金融世界大手の英スタンダードチャータードは12月17日、収益の10%以上を一般炭*および石炭火力発電に依存している企業への金融サービス提供を2030年までに禁止することを発表した。 2021年以降、以下のマイルストーンを定め、一般炭による収益の割合が高い企業との取引を段階的に停止していく。

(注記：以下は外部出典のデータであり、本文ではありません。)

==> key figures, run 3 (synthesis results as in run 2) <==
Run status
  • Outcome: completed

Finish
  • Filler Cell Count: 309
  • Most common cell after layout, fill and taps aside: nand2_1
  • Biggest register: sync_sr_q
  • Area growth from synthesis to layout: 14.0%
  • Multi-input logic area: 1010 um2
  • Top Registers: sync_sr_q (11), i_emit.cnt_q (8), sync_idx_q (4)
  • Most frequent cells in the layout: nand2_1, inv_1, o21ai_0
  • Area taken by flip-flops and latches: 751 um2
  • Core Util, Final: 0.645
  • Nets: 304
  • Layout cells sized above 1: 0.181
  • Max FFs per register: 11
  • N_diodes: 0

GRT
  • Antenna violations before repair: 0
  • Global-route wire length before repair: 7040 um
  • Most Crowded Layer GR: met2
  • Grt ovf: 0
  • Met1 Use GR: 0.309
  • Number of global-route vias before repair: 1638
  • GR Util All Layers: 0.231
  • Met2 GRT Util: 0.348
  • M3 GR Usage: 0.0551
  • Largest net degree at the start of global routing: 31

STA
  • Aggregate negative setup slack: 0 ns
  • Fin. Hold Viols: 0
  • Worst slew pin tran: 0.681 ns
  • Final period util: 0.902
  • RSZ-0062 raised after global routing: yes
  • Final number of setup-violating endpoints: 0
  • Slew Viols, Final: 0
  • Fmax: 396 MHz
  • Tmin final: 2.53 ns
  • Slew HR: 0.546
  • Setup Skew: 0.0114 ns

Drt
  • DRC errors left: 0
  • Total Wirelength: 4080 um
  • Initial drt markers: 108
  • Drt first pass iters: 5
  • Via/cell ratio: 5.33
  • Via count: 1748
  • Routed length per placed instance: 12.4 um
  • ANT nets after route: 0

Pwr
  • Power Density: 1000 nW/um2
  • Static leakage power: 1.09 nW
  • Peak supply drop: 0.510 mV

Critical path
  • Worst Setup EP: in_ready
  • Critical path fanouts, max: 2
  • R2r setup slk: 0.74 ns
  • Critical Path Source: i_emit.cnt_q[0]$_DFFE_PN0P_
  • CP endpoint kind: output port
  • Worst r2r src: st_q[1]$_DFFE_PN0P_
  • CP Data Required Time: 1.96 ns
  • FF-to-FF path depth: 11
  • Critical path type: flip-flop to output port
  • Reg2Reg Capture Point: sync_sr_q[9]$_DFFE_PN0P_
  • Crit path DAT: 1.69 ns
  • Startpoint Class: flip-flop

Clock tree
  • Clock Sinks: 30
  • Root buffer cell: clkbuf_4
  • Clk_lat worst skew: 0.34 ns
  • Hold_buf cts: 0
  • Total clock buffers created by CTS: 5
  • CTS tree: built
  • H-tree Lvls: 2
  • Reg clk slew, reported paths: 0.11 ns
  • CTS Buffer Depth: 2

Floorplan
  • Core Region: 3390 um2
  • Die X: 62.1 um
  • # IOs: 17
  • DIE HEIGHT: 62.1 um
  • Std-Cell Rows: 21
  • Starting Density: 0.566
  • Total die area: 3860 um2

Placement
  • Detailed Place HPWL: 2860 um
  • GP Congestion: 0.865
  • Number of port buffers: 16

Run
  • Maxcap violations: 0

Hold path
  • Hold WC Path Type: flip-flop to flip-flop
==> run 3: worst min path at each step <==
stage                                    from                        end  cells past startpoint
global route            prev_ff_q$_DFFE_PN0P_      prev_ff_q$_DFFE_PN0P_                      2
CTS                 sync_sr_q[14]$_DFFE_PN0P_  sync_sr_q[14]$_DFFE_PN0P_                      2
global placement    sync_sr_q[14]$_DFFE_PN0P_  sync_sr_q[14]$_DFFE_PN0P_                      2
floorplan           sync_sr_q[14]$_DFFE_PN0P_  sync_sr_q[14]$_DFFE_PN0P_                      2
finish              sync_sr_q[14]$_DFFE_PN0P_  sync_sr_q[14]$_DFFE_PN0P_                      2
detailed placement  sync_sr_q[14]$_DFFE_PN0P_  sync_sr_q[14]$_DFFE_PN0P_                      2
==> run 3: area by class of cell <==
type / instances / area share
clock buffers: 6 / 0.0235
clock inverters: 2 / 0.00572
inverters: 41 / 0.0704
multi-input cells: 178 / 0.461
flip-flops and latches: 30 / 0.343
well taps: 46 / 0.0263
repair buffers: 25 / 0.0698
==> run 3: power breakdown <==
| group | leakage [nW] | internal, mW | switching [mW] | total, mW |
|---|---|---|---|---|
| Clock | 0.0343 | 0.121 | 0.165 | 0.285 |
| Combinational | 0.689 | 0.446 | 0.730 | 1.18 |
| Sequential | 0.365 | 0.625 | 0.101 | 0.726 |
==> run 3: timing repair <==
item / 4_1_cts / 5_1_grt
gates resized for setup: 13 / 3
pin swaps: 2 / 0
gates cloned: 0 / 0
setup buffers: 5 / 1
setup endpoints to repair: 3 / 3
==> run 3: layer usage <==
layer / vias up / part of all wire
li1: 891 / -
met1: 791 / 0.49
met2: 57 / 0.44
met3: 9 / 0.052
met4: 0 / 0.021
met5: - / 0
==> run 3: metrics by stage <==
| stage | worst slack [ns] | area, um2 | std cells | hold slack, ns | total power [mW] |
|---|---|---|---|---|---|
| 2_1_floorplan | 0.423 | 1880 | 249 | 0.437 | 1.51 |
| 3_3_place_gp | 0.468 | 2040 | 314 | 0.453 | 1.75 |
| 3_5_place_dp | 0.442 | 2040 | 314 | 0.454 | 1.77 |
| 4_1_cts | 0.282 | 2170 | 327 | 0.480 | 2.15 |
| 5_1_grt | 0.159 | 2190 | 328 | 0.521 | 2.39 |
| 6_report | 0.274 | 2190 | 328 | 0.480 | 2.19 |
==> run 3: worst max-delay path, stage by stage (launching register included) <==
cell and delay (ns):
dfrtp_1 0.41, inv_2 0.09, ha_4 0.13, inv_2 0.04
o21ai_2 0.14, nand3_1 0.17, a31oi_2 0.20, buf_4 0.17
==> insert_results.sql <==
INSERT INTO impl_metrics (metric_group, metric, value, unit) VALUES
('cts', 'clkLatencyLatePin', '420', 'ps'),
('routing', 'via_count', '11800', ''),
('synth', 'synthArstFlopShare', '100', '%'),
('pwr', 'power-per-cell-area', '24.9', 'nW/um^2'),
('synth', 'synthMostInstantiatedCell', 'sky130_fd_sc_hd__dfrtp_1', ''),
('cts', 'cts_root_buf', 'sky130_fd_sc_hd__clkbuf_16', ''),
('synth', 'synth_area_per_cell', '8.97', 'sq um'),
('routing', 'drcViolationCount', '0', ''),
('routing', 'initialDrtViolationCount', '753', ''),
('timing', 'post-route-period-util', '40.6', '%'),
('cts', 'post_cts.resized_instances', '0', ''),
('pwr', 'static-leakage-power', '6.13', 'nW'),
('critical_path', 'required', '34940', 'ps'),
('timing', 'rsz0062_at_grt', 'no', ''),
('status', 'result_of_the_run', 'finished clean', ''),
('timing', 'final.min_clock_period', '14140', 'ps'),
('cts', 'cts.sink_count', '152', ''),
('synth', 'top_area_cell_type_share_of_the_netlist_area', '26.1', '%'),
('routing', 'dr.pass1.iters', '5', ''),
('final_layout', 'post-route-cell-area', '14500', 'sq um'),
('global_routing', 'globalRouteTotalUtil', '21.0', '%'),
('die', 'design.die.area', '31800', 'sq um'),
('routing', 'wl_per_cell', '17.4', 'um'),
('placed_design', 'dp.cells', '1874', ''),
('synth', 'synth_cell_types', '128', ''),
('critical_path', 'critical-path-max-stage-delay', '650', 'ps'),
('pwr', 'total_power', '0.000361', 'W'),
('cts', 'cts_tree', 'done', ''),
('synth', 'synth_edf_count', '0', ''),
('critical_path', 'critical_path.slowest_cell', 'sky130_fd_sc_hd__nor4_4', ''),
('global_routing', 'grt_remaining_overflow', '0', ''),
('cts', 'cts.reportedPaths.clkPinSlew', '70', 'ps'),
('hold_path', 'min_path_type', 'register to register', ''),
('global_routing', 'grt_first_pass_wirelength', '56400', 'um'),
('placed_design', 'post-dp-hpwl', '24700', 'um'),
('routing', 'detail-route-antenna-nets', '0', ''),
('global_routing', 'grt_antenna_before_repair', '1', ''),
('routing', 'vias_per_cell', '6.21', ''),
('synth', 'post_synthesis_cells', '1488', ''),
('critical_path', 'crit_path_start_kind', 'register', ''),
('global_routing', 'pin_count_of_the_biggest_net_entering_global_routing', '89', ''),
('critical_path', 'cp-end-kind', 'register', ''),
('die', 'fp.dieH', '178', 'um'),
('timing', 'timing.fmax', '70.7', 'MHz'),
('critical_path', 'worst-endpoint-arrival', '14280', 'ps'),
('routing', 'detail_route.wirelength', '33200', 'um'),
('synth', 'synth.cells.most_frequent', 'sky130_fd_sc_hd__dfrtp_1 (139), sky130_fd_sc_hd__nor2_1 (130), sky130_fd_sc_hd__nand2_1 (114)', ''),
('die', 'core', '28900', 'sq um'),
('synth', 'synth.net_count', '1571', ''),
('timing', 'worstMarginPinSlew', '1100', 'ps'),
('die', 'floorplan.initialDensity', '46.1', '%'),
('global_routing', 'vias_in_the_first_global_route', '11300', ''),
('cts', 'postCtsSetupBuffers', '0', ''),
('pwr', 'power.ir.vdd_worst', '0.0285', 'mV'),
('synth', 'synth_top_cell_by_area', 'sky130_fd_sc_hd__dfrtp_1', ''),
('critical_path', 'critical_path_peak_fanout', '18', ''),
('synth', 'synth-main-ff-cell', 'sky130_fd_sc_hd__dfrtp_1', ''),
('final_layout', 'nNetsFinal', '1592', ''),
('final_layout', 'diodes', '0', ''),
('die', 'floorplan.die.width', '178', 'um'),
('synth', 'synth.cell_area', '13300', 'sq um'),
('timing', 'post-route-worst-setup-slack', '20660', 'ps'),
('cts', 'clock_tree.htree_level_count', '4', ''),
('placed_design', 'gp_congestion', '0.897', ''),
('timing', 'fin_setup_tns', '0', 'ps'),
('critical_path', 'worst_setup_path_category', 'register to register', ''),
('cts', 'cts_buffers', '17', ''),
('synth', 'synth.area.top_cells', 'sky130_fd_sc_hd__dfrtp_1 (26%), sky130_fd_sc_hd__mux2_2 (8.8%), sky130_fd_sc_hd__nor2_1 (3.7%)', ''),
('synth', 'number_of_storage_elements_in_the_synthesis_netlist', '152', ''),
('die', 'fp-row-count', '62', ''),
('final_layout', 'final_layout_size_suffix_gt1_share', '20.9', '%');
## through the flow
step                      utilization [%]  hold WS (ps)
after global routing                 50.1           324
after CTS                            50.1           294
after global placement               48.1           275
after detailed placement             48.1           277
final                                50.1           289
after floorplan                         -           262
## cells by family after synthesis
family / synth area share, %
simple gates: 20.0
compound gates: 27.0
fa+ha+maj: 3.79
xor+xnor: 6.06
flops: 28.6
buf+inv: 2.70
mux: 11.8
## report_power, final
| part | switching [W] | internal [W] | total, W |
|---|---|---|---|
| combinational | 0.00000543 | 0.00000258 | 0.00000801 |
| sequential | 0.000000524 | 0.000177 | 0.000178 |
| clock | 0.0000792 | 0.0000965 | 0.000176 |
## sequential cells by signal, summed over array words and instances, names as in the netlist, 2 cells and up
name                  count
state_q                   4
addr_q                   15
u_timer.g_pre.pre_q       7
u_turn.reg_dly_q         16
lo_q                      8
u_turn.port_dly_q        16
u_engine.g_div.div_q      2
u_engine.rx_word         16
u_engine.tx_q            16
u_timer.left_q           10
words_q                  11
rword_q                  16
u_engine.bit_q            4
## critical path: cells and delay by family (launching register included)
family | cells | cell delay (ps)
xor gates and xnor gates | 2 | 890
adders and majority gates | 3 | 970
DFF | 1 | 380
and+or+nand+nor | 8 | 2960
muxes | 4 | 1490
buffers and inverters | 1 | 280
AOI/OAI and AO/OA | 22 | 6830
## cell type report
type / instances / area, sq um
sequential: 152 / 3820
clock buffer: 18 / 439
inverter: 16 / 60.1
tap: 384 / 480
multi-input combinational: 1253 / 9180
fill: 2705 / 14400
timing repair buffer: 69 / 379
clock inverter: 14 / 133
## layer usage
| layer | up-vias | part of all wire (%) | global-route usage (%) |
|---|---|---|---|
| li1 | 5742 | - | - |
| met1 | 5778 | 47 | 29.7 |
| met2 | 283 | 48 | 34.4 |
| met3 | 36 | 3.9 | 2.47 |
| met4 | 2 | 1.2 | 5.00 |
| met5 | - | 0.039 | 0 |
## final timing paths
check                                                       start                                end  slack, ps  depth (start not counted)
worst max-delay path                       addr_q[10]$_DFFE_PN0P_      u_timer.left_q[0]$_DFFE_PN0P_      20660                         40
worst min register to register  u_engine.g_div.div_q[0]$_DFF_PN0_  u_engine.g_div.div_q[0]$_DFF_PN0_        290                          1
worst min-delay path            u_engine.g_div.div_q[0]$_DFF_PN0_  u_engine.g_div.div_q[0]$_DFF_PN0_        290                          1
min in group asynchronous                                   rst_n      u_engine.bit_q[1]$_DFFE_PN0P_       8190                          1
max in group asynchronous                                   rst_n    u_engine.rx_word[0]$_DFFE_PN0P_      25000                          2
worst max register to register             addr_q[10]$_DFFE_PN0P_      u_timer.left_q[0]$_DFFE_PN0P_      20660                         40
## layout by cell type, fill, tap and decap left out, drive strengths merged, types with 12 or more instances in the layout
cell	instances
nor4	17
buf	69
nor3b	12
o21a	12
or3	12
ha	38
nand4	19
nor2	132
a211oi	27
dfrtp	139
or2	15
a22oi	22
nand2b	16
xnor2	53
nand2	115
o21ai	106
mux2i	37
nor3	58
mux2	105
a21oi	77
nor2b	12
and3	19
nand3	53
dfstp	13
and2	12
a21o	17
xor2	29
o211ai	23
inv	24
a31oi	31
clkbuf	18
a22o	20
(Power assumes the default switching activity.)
`src/rtl/bcq_pkg.sv`:
```
package bcq_pkg;
  localparam int WORD_W   = 64;
  localparam int MAX_DATA = 4;

  typedef enum logic [2:0] {
    OP_BLK_RD  = 3'd0,
    OP_BLK_WR  = 3'd1,
    OP_ONE_WR  = 3'd2,
    OP_IO_RD   = 3'd3,
    OP_IO_BCST = 3'd4
  } op_e;

  function automatic logic op_known(input logic [2:0] op);
    return op <= 3'd4;
  endfunction

  function automatic logic [2:0] op_ndata(input logic [2:0] op);
    case (op)
      OP_BLK_WR:  return 3'd4;
      OP_ONE_WR:  return 3'd1;
      OP_IO_BCST: return 3'd1;
      default:    return 3'd0;
    endcase
  endfunction
endpackage

```
`src/rtl/bcq_cfg.sv`:
```
module bcq_cfg #(
  parameter int TAG_W = 4
) (
  input  logic             clk_i,
  input  logic             rst_ni,
  input  logic             we_i,
  input  logic [1:0]       sel_i,
  input  logic [7:0]       data_i,
  output logic [TAG_W-1:0] mem_tag_o,
  output logic [TAG_W-1:0] io_tag_o,
  output logic [3:0]       bank_id_o,
  output logic [3:0]       bank_mask_o,
  output logic             ready_o
);
  logic       mem_set_q, io_set_q;
  logic [2:0] lg_q;

  always_ff @(posedge clk_i or negedge rst_ni) begin
    if (!rst_ni) begin
      mem_tag_o <= '0;
      io_tag_o  <= '0;
      bank_id_o <= '0;
      lg_q      <= '0;
      mem_set_q <= 1'b0;
      io_set_q  <= 1'b0;
    end else if (we_i) begin
      case (sel_i)
        2'd0: begin mem_tag_o <= data_i[TAG_W-1:0]; mem_set_q <= 1'b1; end
        2'd1: begin io_tag_o  <= data_i[TAG_W-1:0]; io_set_q  <= 1'b1; end
        2'd2: begin
          bank_id_o <= data_i[3:0];
          lg_q      <= (data_i[7:4] > 4'd4) ? 3'd4 : data_i[6:4];
        end
        default: ;
      endcase
    end
  end

  always_comb begin
    for (int i = 0; i < 4; i++) bank_mask_o[i] = (3'(i) < lg_q);
  end

  assign ready_o = mem_set_q & io_set_q;
endmodule

```
`src/rtl/bcq_filter.sv`:
```
module bcq_filter
  import bcq_pkg::*;
#(
  parameter int TAG_W   = 4,
  parameter int ADDR_W  = 32,
  parameter int BLK_LSB = 2
) (
  input  logic              clk_i,
  input  logic              rst_ni,
  input  logic              ready_i,
  input  logic [TAG_W-1:0]  mem_tag_i,
  input  logic [TAG_W-1:0]  io_tag_i,
  input  logic [3:0]        bank_id_i,
  input  logic [3:0]        bank_mask_i,
  input  logic              bus_valid_i,
  input  logic              bus_cmd_i,
  input  logic [WORD_W-1:0] bus_word_i,
  output logic              push_o,
  output logic [WORD_W-1:0] word_o
);
  logic [2:0]       op, rem_q;
  logic             keep_q, tag_mem, tag_io, bank_hit, hit;
  logic [TAG_W-1:0] tag;

  assign op       = bus_word_i[WORD_W-1 -: 3];
  assign tag      = bus_word_i[ADDR_W-1 -: TAG_W];
  assign tag_mem  = (tag == mem_tag_i);
  assign tag_io   = (tag == io_tag_i);
  assign bank_hit = ((bus_word_i[BLK_LSB +: 4] ^ bank_id_i) & bank_mask_i) == 4'd0;

  always_comb begin
    case (op)
      OP_BLK_RD, OP_BLK_WR, OP_ONE_WR: hit = tag_mem & bank_hit;
      OP_IO_RD:                        hit = tag_io & bank_hit;
      OP_IO_BCST:                      hit = 1'b1;
      default:                         hit = 1'b0;
    endcase
    hit = hit & ready_i & op_known(op);
  end

  always_ff @(posedge clk_i or negedge rst_ni) begin
    if (!rst_ni) begin
      rem_q  <= '0;
      keep_q <= 1'b0;
    end else if (bus_valid_i) begin
      if (bus_cmd_i) begin
        rem_q  <= op_known(op) ? op_ndata(op) : 3'd0;
        keep_q <= hit;
      end else if (rem_q != 3'd0) begin
        rem_q  <= rem_q - 3'd1;
      end
    end
  end

  assign push_o = bus_valid_i & (bus_cmd_i ? hit : (rem_q != 3'd0) & keep_q);
  assign word_o = bus_word_i;
endmodule

```
`src/rtl/bcq_fifo.sv`:
```
module bcq_fifo #(
  parameter int W     = 64,
  parameter int DEPTH = 16,
  parameter int RD_N  = 5,
  localparam int AW   = $clog2(DEPTH),
  localparam int CW   = $clog2(DEPTH + 1)
) (
  input  logic                   clk_i,
  input  logic                   rst_ni,
  input  logic                   push_i,
  input  logic [W-1:0]           wdata_i,
  input  logic                   pop_i,
  input  logic [2:0]             pop_n_i,
  output logic [RD_N-1:0][W-1:0] rdata_o,
  output logic [CW-1:0]          count_o
);
  logic [W-1:0]  mem_q [DEPTH];
  logic [AW-1:0] wr_q, rd_q;
  logic          do_push;

  assign do_push = push_i & (count_o != CW'(DEPTH));

  always_ff @(posedge clk_i) begin
    if (do_push) mem_q[wr_q] <= wdata_i;
  end

  always_ff @(posedge clk_i or negedge rst_ni) begin
    if (!rst_ni) begin
      wr_q    <= '0;
      rd_q    <= '0;
      count_o <= '0;
    end else begin
      if (do_push) wr_q <= wr_q + AW'(1);
      if (pop_i)   rd_q <= rd_q + AW'(pop_n_i);
      count_o <= count_o + CW'(do_push) - (pop_i ? CW'(pop_n_i) : CW'(0));
    end
  end

  for (genvar k = 0; k < RD_N; k++) begin : g_rd
    assign rdata_o[k] = mem_q[rd_q + AW'(k)];
  end
endmodule

```
`src/rtl/bus_cmd_queue.sv`:
```
module bus_cmd_queue
  import bcq_pkg::*;
#(
  parameter int DEPTH   = 16,
  parameter int TAG_W   = 4,
  parameter int ADDR_W  = 32,
  parameter int BLK_LSB = 2,
  localparam int CW     = $clog2(DEPTH + 1),
  localparam int WORST  = 1 + MAX_DATA
) (
  input  logic                       clk_i,
  input  logic                       rst_ni,
  input  logic                       cfg_we_i,
  input  logic [1:0]                 cfg_sel_i,
  input  logic [7:0]                 cfg_data_i,
  input  logic                       bus_valid_i,
  input  logic                       bus_cmd_i,
  input  logic [WORD_W-1:0]          bus_word_i,
  output logic                       stop_o,
  output logic                       cmd_valid_o,
  output logic [WORD_W-1:0]          cmd_word_o,
  output logic [2:0]                 cmd_ndata_o,
  output logic [MAX_DATA*WORD_W-1:0] cmd_data_o,
  input  logic                       cmd_pop_i
);
  logic [TAG_W-1:0] mem_tag, io_tag;
  logic [3:0]       bank_id, bank_mask;
  logic             cfg_ready, push;
  logic [WORD_W-1:0] push_word;
  logic [MAX_DATA:0][WORD_W-1:0] head;
  logic [CW-1:0]    fifo_count;
  logic             pop;

  bcq_cfg #(.TAG_W(TAG_W)) u_cfg (
    .clk_i, .rst_ni, .we_i(cfg_we_i), .sel_i(cfg_sel_i), .data_i(cfg_data_i),
    .mem_tag_o(mem_tag), .io_tag_o(io_tag), .bank_id_o(bank_id),
    .bank_mask_o(bank_mask), .ready_o(cfg_ready)
  );

  bcq_filter #(.TAG_W(TAG_W), .ADDR_W(ADDR_W), .BLK_LSB(BLK_LSB)) u_filter (
    .clk_i, .rst_ni, .ready_i(cfg_ready), .mem_tag_i(mem_tag), .io_tag_i(io_tag),
    .bank_id_i(bank_id), .bank_mask_i(bank_mask), .bus_valid_i, .bus_cmd_i,
    .bus_word_i, .push_o(push), .word_o(push_word)
  );

  bcq_fifo #(.W(WORD_W), .DEPTH(DEPTH), .RD_N(MAX_DATA + 1)) u_fifo (
    .clk_i, .rst_ni, .push_i(push), .wdata_i(push_word), .pop_i(pop),
    .pop_n_i(3'd1 + cmd_ndata_o), .rdata_o(head), .count_o(fifo_count)
  );

  assign cmd_word_o  = head[0];
  assign cmd_ndata_o = op_ndata(head[0][WORD_W-1 -: 3]);
  // head is always a command word: only accepted commands precede their data
  assign cmd_valid_o = (fifo_count != '0) && (fifo_count > CW'(cmd_ndata_o));
  assign pop         = cmd_pop_i & cmd_valid_o;
  assign stop_o      = fifo_count > CW'(DEPTH - WORST);

  for (genvar k = 0; k < MAX_DATA; k++) begin : g_data
    assign cmd_data_o[k*WORD_W +: WORD_W] = (3'(k) < cmd_ndata_o) ? head[k+1] : '0;
  end
endmodule

```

  • ~2025年1月:収益の60%以上を一般炭に依存している企業との取引を行わない
  • ~2027年1月:収益の40%以上を一般炭に依存している企業との取引を行わない
  •   

(参考情報:2019年12月17日付スタンダードチャータード HP

<気候変動>
EUタクソノミー、立法化へ向けた手続き開始へ

EU加盟国の各国代表は12月18日、EU理事会と欧州議会の間で合意に達したEUタクソノミー*を正式に支持することを採択した。 今回合意に達したタクソノミーは気候変動の緩和と適応の2つの目的に関するもので2020年末まで成立を目指している。残る4つの環境目的のタクソノミー**については2021年末までの成立を目指している。 この採択よりEUタクソノミーの正式な立法手続きに入り、欧州議会とEU理事会での可決を経て法案として成立する。

(参考情報:2019年12月18日付欧州理事会HP

<気候変動>
東京都、2050年カーボンニュートラルに向け2030年目標設定「ゼロエミッション東京戦略」を発表

東京都は12月27日、2050年のCO2排出実質ゼロへの貢献に向けた「ゼロエミッション東京戦略」を公表した。 戦略を6分野*14政策に整理し、2050年に目指すべき姿(ゴール)とロードマップを明示。各政策のロードマップにおいて、2030年に到達すべき17の主要目標(ターゲット)をマイルストーンとして設定、 また、主要目標を上回る成果の実現のため取り組むべき具体的取組「2030年目標+アクション」(47項目・82アクション)を整理した。 あわせて、上記14政策中、重点的対策が必要な3つの政策について、より詳細な取組内容等を示すために、「東京都気候変動適応方針」「プラスチック削減プログラム」「ZEV**普及プログラム」を策定、公表している。

(参考情報:2019年12月27日付東京都 HP

Social-社会-

<食品ロス>
イオン、食品廃棄物削減イニシアティブ「10x20x30」の日本プロジェクトを始動

イオンは12月11日、2030年までに食品ロス・食品廃棄物の半減を目指すイニシアティブ「10x20x30*」の日本プロジェクトを始動すると発表した。 プロジェクトには国内の食品メーカー等21社が参画する。各参画企業は世界資源研究所**(WRI)の提唱する「目標設定・算定・行動」の取り組み手法に基づき、自社の課題を踏まえて具体的な取組内容を決定。 同社は各社の取り組みに必要な情報提供やパートナーの紹介等を通じ、サプライチェーン全体をつなぎ、食品廃棄物削減に貢献する

(参考情報:2019年12月11日付イオン HP

<ダイバーシティ>
総務省消防庁が外国人や障害者等の安全な避難誘導のための好取組事例を公表

総務省消防庁は12月13日、東京オリンピック・パラリンピックの開催を前に、駅・空港、競技場、旅館・ホテル等の施設で、外国人や障害者、心身の機能に支障のある高齢者などが、 火災や地震が発生した際に円滑に屋外に避難できるようにするため、先進的な好取組事例(以下、「取組事例」)を公表した。 3月に公表した「外国人や障害者が利用する施設における災害情報の伝達及び避難誘導に関するガイドライン(以下「ガイドライン」)」に基づき、各施設の取組状況の調査結果をとりまとめたもの。 同庁では、ガイドラインおよび取組事例に基づき、関係施設に対し取組の実施を指導していく意向。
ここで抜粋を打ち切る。